More than bristling: This well-known story, in which a Jew is tried, humiliated, and brought publicly to his knees, can provoke an urban audience to alarm and heated debate.
What is the nature of Jew-hatred in this classic? Is this play about anti-Semitism, or is it an anti-Semitic play? Was Shakespeare depicting an anti-Semitic world to "hold a mirror up" to his anti-Semitic audience, or to entertain it? Or, even more disturbing, was the immortal Shakespeare himself an anti-Semite?
Given the play's original full title—"The most excellent Historie of the Merchant of Venice, with the extreame crueltie of Shylocke the Jew towards the sayd Merchant in cutting just a pound of his flesh….", we are bound to ask: Where does the Bard stand?
These questions hang in the air each starry night over the outdoor Delacorte Theatre in New York— after a performance of the Public Theatre's stellar production of The Merchant of Venice, part of the summer Shakespeare in the Park festival.
The truth of the matter is that any recent staging of The Merchant of Venice since the Holocaust has provoked instant controversy.
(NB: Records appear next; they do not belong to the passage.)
**src/rtl/vx_perf_memsys_reader_if.sv**
```systemverilog
// Memory-system performance-counter bundle: 15 free-running counters
// published by the memory system (master) and observed by CSR readers (slave).
interface VX_perf_memsys_if #(
    parameter int PERF_CTR_BITS = 44
) ();
    logic [PERF_CTR_BITS-1:0] icache_reads;
    logic [PERF_CTR_BITS-1:0] icache_read_misses;
    logic [PERF_CTR_BITS-1:0] dcache_reads;
    logic [PERF_CTR_BITS-1:0] dcache_writes;
    logic [PERF_CTR_BITS-1:0] dcache_read_misses;
    logic [PERF_CTR_BITS-1:0] dcache_write_misses;
    logic [PERF_CTR_BITS-1:0] dcache_bank_stalls;
    logic [PERF_CTR_BITS-1:0] dcache_mshr_stalls;
    logic [PERF_CTR_BITS-1:0] smem_reads;
    logic [PERF_CTR_BITS-1:0] smem_writes;
    logic [PERF_CTR_BITS-1:0] smem_bank_stalls;
    logic [PERF_CTR_BITS-1:0] mem_reads;
    logic [PERF_CTR_BITS-1:0] mem_writes;
    logic [PERF_CTR_BITS-1:0] mem_latency;
    logic [PERF_CTR_BITS-1:0] w_count;

    modport master (
        output icache_reads, icache_read_misses, dcache_reads, dcache_writes,
               dcache_read_misses, dcache_write_misses, dcache_bank_stalls,
               dcache_mshr_stalls, smem_reads, smem_writes, smem_bank_stalls,
               mem_reads, mem_writes, mem_latency, w_count
    );

    modport slave (
        input  icache_reads, icache_read_misses, dcache_reads, dcache_writes,
               dcache_read_misses, dcache_write_misses, dcache_bank_stalls,
               dcache_mshr_stalls, smem_reads, smem_writes, smem_bank_stalls,
               mem_reads, mem_writes, mem_latency, w_count
    );
endinterface

```
**src/rtl/vx_perf_memsys_reader.sv**
```systemverilog
// CSR-side reader of the memsys counters: 32-bit halves through a one-slot
// valid/ready pipeline, with a LO-read snapshot so LO+HI pairs are coherent.
module vx_perf_memsys_reader #(
    parameter int          PERF_CTR_BITS = 44,
    parameter logic [11:0] CSR_LO_BASE   = 12'hB03,
    parameter logic [11:0] CSR_HI_BASE   = 12'hB83
) (
    input  logic                   clk,
    input  logic                   reset,
    VX_perf_memsys_if.slave        perf_memsys_if,
    input  logic                   req_valid,
    output logic                   req_ready,
    input  logic [11:0]            req_addr,
    output logic                   rsp_valid,
    input  logic                   rsp_ready,
    output logic [31:0]            rsp_data,
    output logic                   rsp_hit
);
    localparam logic [0:0] SNAP_IDLE  = 1'b0;
    localparam logic [0:0] SNAP_ARMED = 1'b1;

    logic [63:0] w_ctr [16];
    logic [11:0] w_lo_off;
    logic [11:0] w_hi_off;
    logic        w_is_lo;
    logic        w_is_hi;
    logic [3:0]  w_idx;
    logic [63:0] w_sel;
    logic        w_snap_hit;
    logic [31:0] w_data;
    logic        w_accept;

    logic        r_rsp_valid;
    logic [31:0] r_rsp_data;
    logic        r_rsp_hit;
    logic [0:0]  r_snap_state;
    logic [3:0]  r_snap_idx;
    // Only the upper half of a snapshot is ever returned, so only it is kept.
    logic [31:0] r_snap_hi;

    assign w_ctr[0]  = 64'(perf_memsys_if.icache_reads);
    assign w_ctr[1]  = 64'(perf_memsys_if.icache_read_misses);
    assign w_ctr[2]  = 64'(perf_memsys_if.dcache_reads);
    assign w_ctr[3]  = 64'(perf_memsys_if.dcache_writes);
    assign w_ctr[4]  = 64'(perf_memsys_if.dcache_read_misses);
    assign w_ctr[5]  = 64'(perf_memsys_if.dcache_write_misses);
    assign w_ctr[6]  = 64'(perf_memsys_if.dcache_bank_stalls);
    assign w_ctr[7]  = 64'(perf_memsys_if.dcache_mshr_stalls);
    assign w_ctr[8]  = 64'(perf_memsys_if.smem_reads);
    assign w_ctr[9]  = 64'(perf_memsys_if.smem_writes);
    assign w_ctr[10] = 64'(perf_memsys_if.smem_bank_stalls);
    assign w_ctr[11] = 64'(perf_memsys_if.mem_reads);
    assign w_ctr[12] = 64'(perf_memsys_if.mem_writes);
    assign w_ctr[13] = 64'(perf_memsys_if.mem_latency);
    assign w_ctr[14] = 64'(perf_memsys_if.w_count);
    assign w_ctr[15] = 64'd0;

    // Unsigned wrap makes addresses below a base fall outside the 0..14 window.
    assign w_lo_off   = req_addr - CSR_LO_BASE;
    assign w_hi_off   = req_addr - CSR_HI_BASE;
    assign w_is_lo    = (w_lo_off < 12'd15);
    assign w_is_hi    = !w_is_lo && (w_hi_off < 12'd15);
    assign w_idx      = w_is_lo ? w_lo_off[3:0] : w_hi_off[3:0];
    assign w_sel      = w_ctr[w_idx];
    assign w_snap_hit = w_is_hi && (r_snap_state == SNAP_ARMED) && (r_snap_idx == w_idx);

    always_comb begin
        w_data = 32'd0;
        if (w_is_lo)
            w_data = w_sel[31:0];
        else if (w_snap_hit)
            w_data = r_snap_hi;
        else if (w_is_hi)
            w_data = w_sel[63:32];
    end

    assign req_ready = !r_rsp_valid || rsp_ready;
    assign w_accept  = req_valid && req_ready;

    always_ff @(posedge clk) begin
        if (reset) begin
            r_rsp_valid  <= 1'b0;
            r_rsp_data   <= 32'd0;
            r_rsp_hit    <= 1'b0;
            r_snap_state <= SNAP_IDLE;
            r_snap_idx   <= 4'd0;
            r_snap_hi    <= 32'd0;
        end else begin
            if (w_accept) begin
                r_rsp_valid <= 1'b1;
                r_rsp_data  <= w_data;
                r_rsp_hit   <= w_is_lo || w_is_hi;
                if (w_is_lo) begin
                    r_snap_state <= SNAP_ARMED;
                    r_snap_idx   <= w_idx;
                    r_snap_hi    <= w_sel[63:32];
                end else if (w_snap_hit) begin
                    r_snap_state <= SNAP_IDLE;
                end
            end else if (rsp_ready) begin
                r_rsp_valid <= 1'b0;
            end
        end
    end

    assign rsp_valid = r_rsp_valid;
    assign rsp_data  = r_rsp_data;
    assign rsp_hit   = r_rsp_hit;
endmodule

```
**src/flat_wrapper.sv**
```systemverilog
// flat-port wrapper written by rule: the top's interface ports become plain ports
module vx_perf_memsys_reader_flat 
#(
    parameter int          PERF_CTR_BITS = 44,
    parameter logic [11:0] CSR_LO_BASE   = 12'hB03,
    parameter logic [11:0] CSR_HI_BASE   = 12'hB83
)
  (clk, reset, req_valid, req_ready, req_addr, rsp_valid, rsp_ready, rsp_data, rsp_hit, perf_memsys_if_icache_reads, perf_memsys_if_icache_read_misses, perf_memsys_if_dcache_reads, perf_memsys_if_dcache_writes, perf_memsys_if_dcache_read_misses, perf_memsys_if_dcache_write_misses, perf_memsys_if_dcache_bank_stalls, perf_memsys_if_dcache_mshr_stalls, perf_memsys_if_smem_reads, perf_memsys_if_smem_writes, perf_memsys_if_smem_bank_stalls, perf_memsys_if_mem_reads, perf_memsys_if_mem_writes, perf_memsys_if_mem_latency, perf_memsys_if_w_count);
  VX_perf_memsys_if #(.PERF_CTR_BITS(PERF_CTR_BITS)) perf_memsys_if_i ();
  input  logic clk;
  input  logic reset;
  input  logic req_valid;
  output logic req_ready;
  input  logic [11:0] req_addr;
  output logic rsp_valid;
  input  logic rsp_ready;
  output logic [31:0] rsp_data;
  output logic rsp_hit;
  input wire logic [$bits(perf_memsys_if_i.icache_reads)-1:0] perf_memsys_if_icache_reads;
  input wire logic [$bits(perf_memsys_if_i.icache_read_misses)-1:0] perf_memsys_if_icache_read_misses;
  input wire logic [$bits(perf_memsys_if_i.dcache_reads)-1:0] perf_memsys_if_dcache_reads;
  input wire logic [$bits(perf_memsys_if_i.dcache_writes)-1:0] perf_memsys_if_dcache_writes;
  input wire logic [$bits(perf_memsys_if_i.dcache_read_misses)-1:0] perf_memsys_if_dcache_read_misses;
  input wire logic [$bits(perf_memsys_if_i.dcache_write_misses)-1:0] perf_memsys_if_dcache_write_misses;
  input wire logic [$bits(perf_memsys_if_i.dcache_bank_stalls)-1:0] perf_memsys_if_dcache_bank_stalls;
  input wire logic [$bits(perf_memsys_if_i.dcache_mshr_stalls)-1:0] perf_memsys_if_dcache_mshr_stalls;
  input wire logic [$bits(perf_memsys_if_i.smem_reads)-1:0] perf_memsys_if_smem_reads;
  input wire logic [$bits(perf_memsys_if_i.smem_writes)-1:0] perf_memsys_if_smem_writes;
  input wire logic [$bits(perf_memsys_if_i.smem_bank_stalls)-1:0] perf_memsys_if_smem_bank_stalls;
  input wire logic [$bits(perf_memsys_if_i.mem_reads)-1:0] perf_memsys_if_mem_reads;
  input wire logic [$bits(perf_memsys_if_i.mem_writes)-1:0] perf_memsys_if_mem_writes;
  input wire logic [$bits(perf_memsys_if_i.mem_latency)-1:0] perf_memsys_if_mem_latency;
  input wire logic [$bits(perf_memsys_if_i.w_count)-1:0] perf_memsys_if_w_count;
  assign perf_memsys_if_i.icache_reads = perf_memsys_if_icache_reads;
  assign perf_memsys_if_i.icache_read_misses = perf_memsys_if_icache_read_misses;
  assign perf_memsys_if_i.dcache_reads = perf_memsys_if_dcache_reads;
  assign perf_memsys_if_i.dcache_writes = perf_memsys_if_dcache_writes;
  assign perf_memsys_if_i.dcache_read_misses = perf_memsys_if_dcache_read_misses;
  assign perf_memsys_if_i.dcache_write_misses = perf_memsys_if_dcache_write_misses;
  assign perf_memsys_if_i.dcache_bank_stalls = perf_memsys_if_dcache_bank_stalls;
  assign perf_memsys_if_i.dcache_mshr_stalls = perf_memsys_if_dcache_mshr_stalls;
  assign perf_memsys_if_i.smem_reads = perf_memsys_if_smem_reads;
  assign perf_memsys_if_i.smem_writes = perf_memsys_if_smem_writes;
  assign perf_memsys_if_i.smem_bank_stalls = perf_memsys_if_smem_bank_stalls;
  assign perf_memsys_if_i.mem_reads = perf_memsys_if_mem_reads;
  assign perf_memsys_if_i.mem_writes = perf_memsys_if_mem_writes;
  assign perf_memsys_if_i.mem_latency = perf_memsys_if_mem_latency;
  assign perf_memsys_if_i.w_count = perf_memsys_if_w_count;
  vx_perf_memsys_reader #(.PERF_CTR_BITS(PERF_CTR_BITS), .CSR_LO_BASE(CSR_LO_BASE), .CSR_HI_BASE(CSR_HI_BASE)) u_core (.clk(clk), .reset(reset), .perf_memsys_if(perf_memsys_if_i), .req_valid(req_valid), .req_ready(req_ready), .req_addr(req_addr), .rsp_valid(rsp_valid), .rsp_ready(rsp_ready), .rsp_data(rsp_data), .rsp_hit(rsp_hit));
endmodule
```
**config.mk**
```make
export PLATFORM = sky130hd
export DESIGN_NAME = vx_perf_memsys_reader_flat
export DESIGN_NICKNAME = d
export VERILOG_FILES = /design/src/rtl/vx_perf_memsys_reader_if.sv /design/src/rtl/vx_perf_memsys_reader.sv /design/src/flat_wrapper.sv
export SDC_FILE = /design/constraint.sdc
export NUM_CORES = 1
export LEC_CHECK = 0
export CORE_AREA = 8 8 271 273
export CTS_BUF_LIST = sky130_fd_sc_hd__clkbuf_8 sky130_fd_sc_hd__clkbuf_16
export CTS_CLUSTER_DIAMETER = 120
export DETAILED_ROUTE_END_ITERATION = 16
export DIE_AREA = 0 0 279 281
export PLACE_DENSITY = 0.45
export SKIP_LAST_GASP = 1
export SLEW_MARGIN = 30
export SYNTH_ARGS = -nofsm -noshare
export SYNTH_HDL_FRONTEND = slang
export SYNTH_SLANG_ARGS = --single-unit
```
**constraint.sdc**
```tcl
create_clock -name clk -period 11.6 [get_ports clk]
set_input_delay 3.48 -clock clk [delete_from_list [all_inputs] [get_ports clk]]
set_output_delay 3.48 -clock clk [all_outputs]
set_load 0.05 [all_outputs]
```
After elaboration in Yosys (flattened, before gate mapping)
Index checks and enable logic that the tools add are counted.
- register bits after elaboration: 71
- bits of input ports: 676
- logic and storage cells: 36
- output and inout port bits: 35
- eq/ne operators: 1
- $lt $le $gt $ge: 3
- $add $sub $neg: 2
- reduce and logical (&&, ||, !) cells: 12
- muxes and demuxes: 11
- bitwise gates (word level): 1
- operator list (operator ; number):
    binary-select mux 64 bit (select 4 bit) ; 1
    2-to-1 mux 64 bit ; 2
    2-to-1 mux 32 bit ; 3
    < comparator 12 x 4 -> 1 bit, second input constant ; 2
    subtractor 12 bit, second input constant ; 2
    greater-or-equal comparator 5 bit, second input constant ; 1
    inverter 4 -> 5 bit ; 1
    equality test 4 bit ; 1
    logical AND 1 bit ; 4
    2-to-1 mux 1 bit ; 4
    2-to-1 mux 4 bit ; 1
    AND reduction 2 bit ; 2
    nonzero test 2 bit ; 2
    logical NOT 1 bit ; 2
    logical OR 1 bit ; 2

Logic depth before layout (Yosys ltp)
- depth after elaboration: 10
- mapped depth: 14
- gate-level depth less buffers: 8

Worst setup path before layout
OpenSTA, ideal clock, no wires.
- kind: input to output
- start point: in rsp_ready
- end point: out req_ready
- buffers on the path: 0
- stages: 1
- path slack: 4.192 ns
- data required time: 8.120 ns
- arrival time: 3.928 ns
- cells stage by stage: nand2b_1
- word-level cells in the longest chain between the ends: 1
- RTL lines (item ; line ; RTL):
    from (decl) ; flat_wrapper.sv:16 ; input logic rsp_ready;
    logical OR 1 bit ; vx_perf_memsys_reader.sv:77 ; assign req_ready = !r_rsp_valid || rsp_ready;
    to (decl) ; flat_wrapper.sv:13 ; output logic req_ready;
Every way passes these cells.

Worst setup path after layout
Same ends and word-level chain as after synthesis.

==> results.yml <==
run_status:
  outcome: "finished clean"
floorplan:
  start_util_pct: 10.9
  die_h_um: 281
  die_x_um: 279
  top_level_ports: 711
  core_area_um2: 69300
  die_area_um2: 78400
  fp-row-count: 97
setup_path:
  crit_path_start_kind: "input pin"
  r2r-end: "u_core.rsp_data[25]"
  cp_common_cell: "clkdlybuf4s50_1"
  critical_path_required_ns: 8.12
  path_delay_family: "buffers and inverters"
  crit_chain: "clkdlybuf4s50_1 -> nand2b_1 -> clkdlybuf4s50_1"
  path_buf_inv: 2
  worstSetupPathType: "in2out"
  worstPathMaxFanout: 4
  timing.rr.start: "u_core.rsp_valid"
  crit_arrival_ns: 4.94
  max_stage_delay_ns: 0.83
  regToRegSetupSlack_ns: 9.06
  cp-end-kind: "primary output"
  crit_path_top_delay_cell: "clkdlybuf4s50_1"
  rr_worst_depth: 6
synth:
  yosysMostFrequentCell: "mux4_2"
  ys.flop_type: "dfxtp_1"
  yosys.area.top_type: "mux4_2"
  syn_nets: 1335
  ys.warnings.count: 0
  avgSynthCellArea_um2: 11.5
  synth_cell_type_count: 55
  ys_top_cells_by_count: "mux4_2, nand2_1, dfxtp_1"
  netlist_top_cells_area: "mux4_2, dfxtp_1, mux2i_1, nand2_1, a21oi_1"
  ys_async_sr_fraction_pct: 0
  netlist_instances: 657
  ys_ff_latch: 51
  synth_edf_count: 0
  synth_top_area_share_pct: 50.2
  yosysSeqAreaShare_pct: 13.5
  synth_area_um2: 7580
clock_network:
  clock_sinks: 51
  cts_buffer_depth: 2
  cts-root-buf: "clkbuf_16"
  cts_resized: 0
  worst_skew_pair.late_latency_ns: 0.33
  cts_buffers: 5
  post_cts_buffers: 0
  htree_levels: 2
  hold_buffers: 0
  clkTransAtPathRegs_ns: 0.08
  cts_tree: "done"
power_and_ir_drop:
  power_frac_clock_pct: 18.2
  internal_power_mw: 0.630
  combPwrFrac_pct: 63.1
  fin_total_pwr_mw: 0.942
  p_sw_share_pct: 33.1
  p_per_area_nw_per_um2: 59.7
  ir_worst_vdd_uv: 49.0
  p_leak_nw: 5.32
  power.switching_mw: 0.311
  sequentialPowerShare_pct: 18.7
hold_path:
  hold_path.class: "reg2reg"
  min_path_cells: 2
  worstHoldEndpoint: "u_core.r_snap_hi[10]"
  worstHoldStart: "u_core.r_snap_hi[10]"
sta:
  worst_pin_slew_ns: 1.02
  fmax_ghz: 0.119
  report.final.slew_viol_count: 0
  finalCriticalPeriod_ns: 8.42
  slew_headroom_pct: 31.7
  fin_skew_ns: 0.00771
  setup_viol: 0
  rsz0062_at_grt: "false"
  fin_tns_setup_ns: 0
  hold_slack_ns: 0.476
  hold_viol: 0
  period_share_pct: 72.6
finish:
  fill_cells: 7350
  syn2layout_area_growth_pct: 108
  utilization_pct: 22.8
  multiInputGateArea_um2: 6160
  layout-drive-gt1-share_pct: 17.8
  fin_nets: 1988
  regArea_um2: 1020
global_routing:
  grt_pass1_wl_mm: 77.2
  grt_max_degree: 60
  grt_antenna_before_repair: 11
  grt.total_usage_pct: 13.6
  grt_pass1_vias: 10200
  grt.overflow.total: 0
drt:
  vias_per_cell: 4.07
  wl_mm: 56.3
  dr_total_vias: 9162
  route.detailed.drc: 0
  drtAntennaViolNets: 0
  wl_per_cell_um: 25.0
  firstDrtPassIters: 5
  first_iter_violations: 545
place:
  gp_congestion: 0.966
  dp_hpwl_mm: 48.2
  port_buffers: 710
run:
  timing.max_cap.violations: 0
[cell usage in the layout, fill, tap and decap left out, types with 5 or more instances in the layout]
| cell type | n |
|---|---|
| dfxtp_1 | 51 |
| clkdlybuf4s50_1 | 708 |
| o21ai_0 | 36 |
| nand3_1 | 18 |
| nand4b_1 | 5 |
| nand2_1 | 66 |
| a32oi_1 | 8 |
| nor3_1 | 5 |
| a21oi_1 | 47 |
| mux2i_1 | 43 |
| nor2_1 | 14 |
| buf_4 | 13 |
| a31o_2 | 20 |
| a22o_1 | 20 |
| mux4_2 | 169 |
| inv_1 | 5 |
| o22ai_1 | 8 |
| clkbuf_16 | 5 |
[how the worst max path moves through the flow]
stage	startpoint	to	slack (ns)	depth (start not counted)
3_3_place_gp	rsp_ready	req_ready	3.16	3
5_1_grt	rsp_ready	req_ready	3.13	3
3_5_place_dp	rsp_ready	req_ready	3.17	3
6_report	rsp_ready	req_ready	3.18	3
2_1_floorplan	rsp_ready	req_ready	4.19	1
4_1_cts	rsp_ready	req_ready	3.16	3
[through the flow]
step,instance area [um2],worst slack (ns),instances
global placement,15600,3.16,2241
finish,15800,3.18,2253
global route,15800,3.13,2252
detailed placement,15600,3.17,2242
floorplan,7580,4.19,657
CTS,15800,3.16,2250
[tightest hold or removal path, stage by stage, from the launching register on]
cell and delay [ns]:
dfxtp_1 0.31, o21ai_0 0.06, a21oi_1 0.06
[final cells by class]
class	count	area share, %
tap	940	7.45
clock buffer	5	0.793
clock inverter	3	0.167
timing repair buffer	727	45.9
multi-input combinational	519	39.0
inverter	6	0.174
sequential	51	6.47
antenna	2	0.0317
[logic make-up after synthesis]
family / after synthesis / share of synthesized area [%]
xor gates and xnor gates: 8 / 0.925
DFF: 51 / 13.5
AOI/OAI and AO/OA: 166 / 14.7
buffers and inverters: 87 / 6.14
adders and majority gates: 2 / 0.330
and+or+nand+nor: 131 / 8.54
muxes: 212 / 55.9
[registers in the layout, indices dropped and copies added (netlist names)]
register             flops
u_core.r_snap_hi        12
u_core.r_snap_idx        4
u_core.r_snap_state      1
u_core.rsp_data         32
u_core.rsp_hit           1
u_core.rsp_valid         1
[power by group through the flow]
stage / sequential (mW) / combinational (mW) / clock (mW)
2_1_floorplan: 0.183 / 0.264 / 0
3_3_place_gp: 0.180 / 0.597 / 0
3_5_place_dp: 0.180 / 0.602 / 0
4_1_cts: 0.176 / 0.605 / 0.184
5_1_grt: 0.176 / 0.636 / 0.188
6_report: 0.176 / 0.594 / 0.171
[routing by layer]
layer	GRT usage, %	vias to the layer above	part of all wire [%]
met3	4.05	41	7.3
li1	-	4072	-
met2	23.6	425	51
met1	16.8	4616	40
met5	0	-	0.098
met4	2.39	8	1.3
No activity file was read; power rests on OpenSTA's default activity.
How could it not?
Flesh as collateral
We all know the story, and cringe in its retelling: Antonio, an established, respected Venetian merchant, seeks to borrow 3,000 ducats from Shylock, a Jewish moneylender, in order to help his friend Bassanio woo the lovely Portia. Provoked by Antonio's racial slurs ("dog," "cur"), Shylock names the price of a pound of Antonio's flesh as collateral"“ to which Antonio high-handedly agrees. When Antonio's investments at sea are lost, however, and he forfeits his loan, Shylock insists on his "bond," and the case is tried before a Venetian court.
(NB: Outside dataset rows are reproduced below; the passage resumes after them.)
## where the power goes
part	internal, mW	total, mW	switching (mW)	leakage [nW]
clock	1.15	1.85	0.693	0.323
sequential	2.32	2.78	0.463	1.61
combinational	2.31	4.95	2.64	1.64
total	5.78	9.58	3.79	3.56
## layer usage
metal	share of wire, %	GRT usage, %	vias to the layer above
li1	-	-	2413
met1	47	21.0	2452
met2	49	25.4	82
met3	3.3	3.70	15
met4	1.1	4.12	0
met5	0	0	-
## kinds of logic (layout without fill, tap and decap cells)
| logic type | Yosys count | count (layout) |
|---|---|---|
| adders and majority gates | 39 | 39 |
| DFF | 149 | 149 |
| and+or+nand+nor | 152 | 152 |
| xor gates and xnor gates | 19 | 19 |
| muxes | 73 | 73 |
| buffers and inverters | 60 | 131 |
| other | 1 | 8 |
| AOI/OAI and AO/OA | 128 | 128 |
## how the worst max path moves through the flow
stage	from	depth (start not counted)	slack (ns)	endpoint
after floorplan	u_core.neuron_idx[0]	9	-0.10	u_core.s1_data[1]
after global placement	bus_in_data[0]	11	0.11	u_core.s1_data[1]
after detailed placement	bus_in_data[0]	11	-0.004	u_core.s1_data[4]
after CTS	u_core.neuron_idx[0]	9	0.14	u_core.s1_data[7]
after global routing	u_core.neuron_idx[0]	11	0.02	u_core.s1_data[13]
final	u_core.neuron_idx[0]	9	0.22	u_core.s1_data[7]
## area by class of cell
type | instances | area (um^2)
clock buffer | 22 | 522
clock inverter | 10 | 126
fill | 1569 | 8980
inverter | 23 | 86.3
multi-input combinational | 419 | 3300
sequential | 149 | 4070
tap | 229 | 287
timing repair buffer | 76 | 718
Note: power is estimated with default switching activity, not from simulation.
Shylock (whose misery is compounded by the betrayal of his daughter, Jessica, who has stolen from him and eloped with a Christian) insists on the bond even when offered double. However, when a judge (Portia, in disguise) points out that he is entitled to a pound of flesh— no more, no less"“ and that the shedding of one drop of Antonio's Christian blood will be punishable by death, Shylock backs off and accepts the double offer. Too late, though: As a result, Shylock is ultimately divested of all his holdings, publicly disgraced, and coerced into Christian conversion.
England without Jews
A few facts about Shakespeare's times, to provide perspective: Jews were expelled from England in 1290 by Edward I and weren't readmitted until 1650 (when they were vilified and treated with contempt). During those intervening centuries in Europe, under a succession of Popes, Jews were consistently and cruelly persecuted.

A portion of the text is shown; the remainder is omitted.